A consequence of Cook’s visit to Aotearoa was the onset of settlement from Europe, as alluded to in White Colonial White Kotuku (2024). The white heron, selected as the symbol for New Zealand’s Sequicentennial year 1990, appears alongside a carved pou whenua and tidal mudflats, and is contrasted with a white picket fence and a bush hut. The challenges of biculturalism are also referred to in Marae in the City (1988), in which the titular subject is elevated on a podium, suggestive of a sanctuary and cultural support, while a black-singleted male nurturing a young child is surrounded by motorways and high- rise buildings – and a distant One Tree Hill.  

 

Brown’s career has been further distinguished by his working in thematic series, which he estimates now number well over a hundred.
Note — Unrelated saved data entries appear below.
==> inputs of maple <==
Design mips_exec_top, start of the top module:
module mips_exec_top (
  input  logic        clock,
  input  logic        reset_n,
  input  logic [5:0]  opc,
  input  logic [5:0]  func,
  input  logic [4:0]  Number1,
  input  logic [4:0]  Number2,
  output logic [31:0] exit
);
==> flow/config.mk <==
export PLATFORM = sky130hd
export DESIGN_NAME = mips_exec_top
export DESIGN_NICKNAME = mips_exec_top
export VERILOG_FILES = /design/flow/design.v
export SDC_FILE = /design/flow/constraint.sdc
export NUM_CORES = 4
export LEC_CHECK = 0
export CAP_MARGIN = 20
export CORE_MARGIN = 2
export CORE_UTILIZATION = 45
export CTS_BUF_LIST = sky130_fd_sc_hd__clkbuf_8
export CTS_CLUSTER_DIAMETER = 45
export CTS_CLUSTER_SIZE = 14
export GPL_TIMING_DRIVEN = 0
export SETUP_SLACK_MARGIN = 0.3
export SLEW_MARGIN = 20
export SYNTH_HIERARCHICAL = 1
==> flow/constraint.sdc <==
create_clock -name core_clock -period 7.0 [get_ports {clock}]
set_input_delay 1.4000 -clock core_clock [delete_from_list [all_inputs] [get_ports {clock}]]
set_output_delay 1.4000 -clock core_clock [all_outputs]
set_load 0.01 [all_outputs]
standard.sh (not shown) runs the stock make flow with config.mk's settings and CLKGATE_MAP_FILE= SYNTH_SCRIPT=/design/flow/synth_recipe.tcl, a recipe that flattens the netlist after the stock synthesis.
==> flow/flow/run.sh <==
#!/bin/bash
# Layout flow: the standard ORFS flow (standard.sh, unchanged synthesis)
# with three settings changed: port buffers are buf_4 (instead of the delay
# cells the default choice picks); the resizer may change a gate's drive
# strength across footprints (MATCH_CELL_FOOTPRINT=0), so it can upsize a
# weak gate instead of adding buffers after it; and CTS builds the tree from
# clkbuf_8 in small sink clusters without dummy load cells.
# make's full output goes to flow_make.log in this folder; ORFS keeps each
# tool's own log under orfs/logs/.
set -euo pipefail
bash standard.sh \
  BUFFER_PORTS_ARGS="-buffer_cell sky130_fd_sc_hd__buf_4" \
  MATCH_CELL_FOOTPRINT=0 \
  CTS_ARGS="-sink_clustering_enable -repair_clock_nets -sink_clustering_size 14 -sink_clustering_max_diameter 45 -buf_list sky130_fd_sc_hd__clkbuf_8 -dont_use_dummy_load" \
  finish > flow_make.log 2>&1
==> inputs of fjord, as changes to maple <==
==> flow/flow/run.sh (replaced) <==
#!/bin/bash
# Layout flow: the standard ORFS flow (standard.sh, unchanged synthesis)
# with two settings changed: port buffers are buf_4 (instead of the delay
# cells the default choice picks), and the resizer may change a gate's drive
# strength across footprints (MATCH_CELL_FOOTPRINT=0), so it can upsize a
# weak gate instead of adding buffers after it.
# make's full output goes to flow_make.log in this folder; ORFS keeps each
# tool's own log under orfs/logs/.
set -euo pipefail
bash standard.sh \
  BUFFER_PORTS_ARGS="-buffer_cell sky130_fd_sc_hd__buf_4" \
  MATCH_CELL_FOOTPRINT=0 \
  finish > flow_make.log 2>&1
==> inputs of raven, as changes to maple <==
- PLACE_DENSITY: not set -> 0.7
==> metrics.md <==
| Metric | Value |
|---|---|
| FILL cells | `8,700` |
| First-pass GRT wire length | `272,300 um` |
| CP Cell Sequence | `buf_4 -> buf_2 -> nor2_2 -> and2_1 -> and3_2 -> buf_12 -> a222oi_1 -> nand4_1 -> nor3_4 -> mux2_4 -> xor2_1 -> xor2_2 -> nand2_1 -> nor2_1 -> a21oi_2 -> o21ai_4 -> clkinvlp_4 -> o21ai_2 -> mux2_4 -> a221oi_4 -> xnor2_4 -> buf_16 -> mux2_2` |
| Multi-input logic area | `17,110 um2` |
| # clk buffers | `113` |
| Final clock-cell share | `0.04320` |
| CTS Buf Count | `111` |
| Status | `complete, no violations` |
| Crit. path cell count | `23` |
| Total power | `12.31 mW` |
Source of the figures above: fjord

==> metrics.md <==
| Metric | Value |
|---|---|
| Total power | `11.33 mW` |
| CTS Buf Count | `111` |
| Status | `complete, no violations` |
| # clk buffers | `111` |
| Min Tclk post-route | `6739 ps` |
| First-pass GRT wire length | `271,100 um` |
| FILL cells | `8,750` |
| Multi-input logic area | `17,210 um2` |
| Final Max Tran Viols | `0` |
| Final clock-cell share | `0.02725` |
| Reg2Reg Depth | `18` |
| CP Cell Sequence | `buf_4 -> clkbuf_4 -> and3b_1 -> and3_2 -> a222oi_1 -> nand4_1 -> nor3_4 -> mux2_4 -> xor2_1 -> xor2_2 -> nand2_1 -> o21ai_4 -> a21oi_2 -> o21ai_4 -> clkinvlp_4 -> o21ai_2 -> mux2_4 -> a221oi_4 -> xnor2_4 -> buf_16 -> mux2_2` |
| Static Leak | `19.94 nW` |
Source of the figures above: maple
Among the wide-ranging subjects also represented in this exhibition are Antarctica (which he visited as part of the inaugural Artists in Antarctica programme in 1997-8), while his personal influences include Expressionism and the challenges of working in such media as stained glass and woodcut.

 

The most recent work in this collection is a plywood cut-out, Strangers and Journeys (2023-25), its title referencing the 1972 novel by Maurice Shadbolt, who was a near neighbour of Brown’s in South Titirangi. The subject is another black-singleted New Zealand male, an archetype who first emerged in the artist’s work in the 1970s. A muscular pioneer, his head is bowed as if resigned to the weight of history, or perhaps its expectations. Half a century on, and in regard to this particular painting, Brown admits there is more work to be done, noting: ‘… we are all strangers to each other in varying degrees and we are all on journeys.’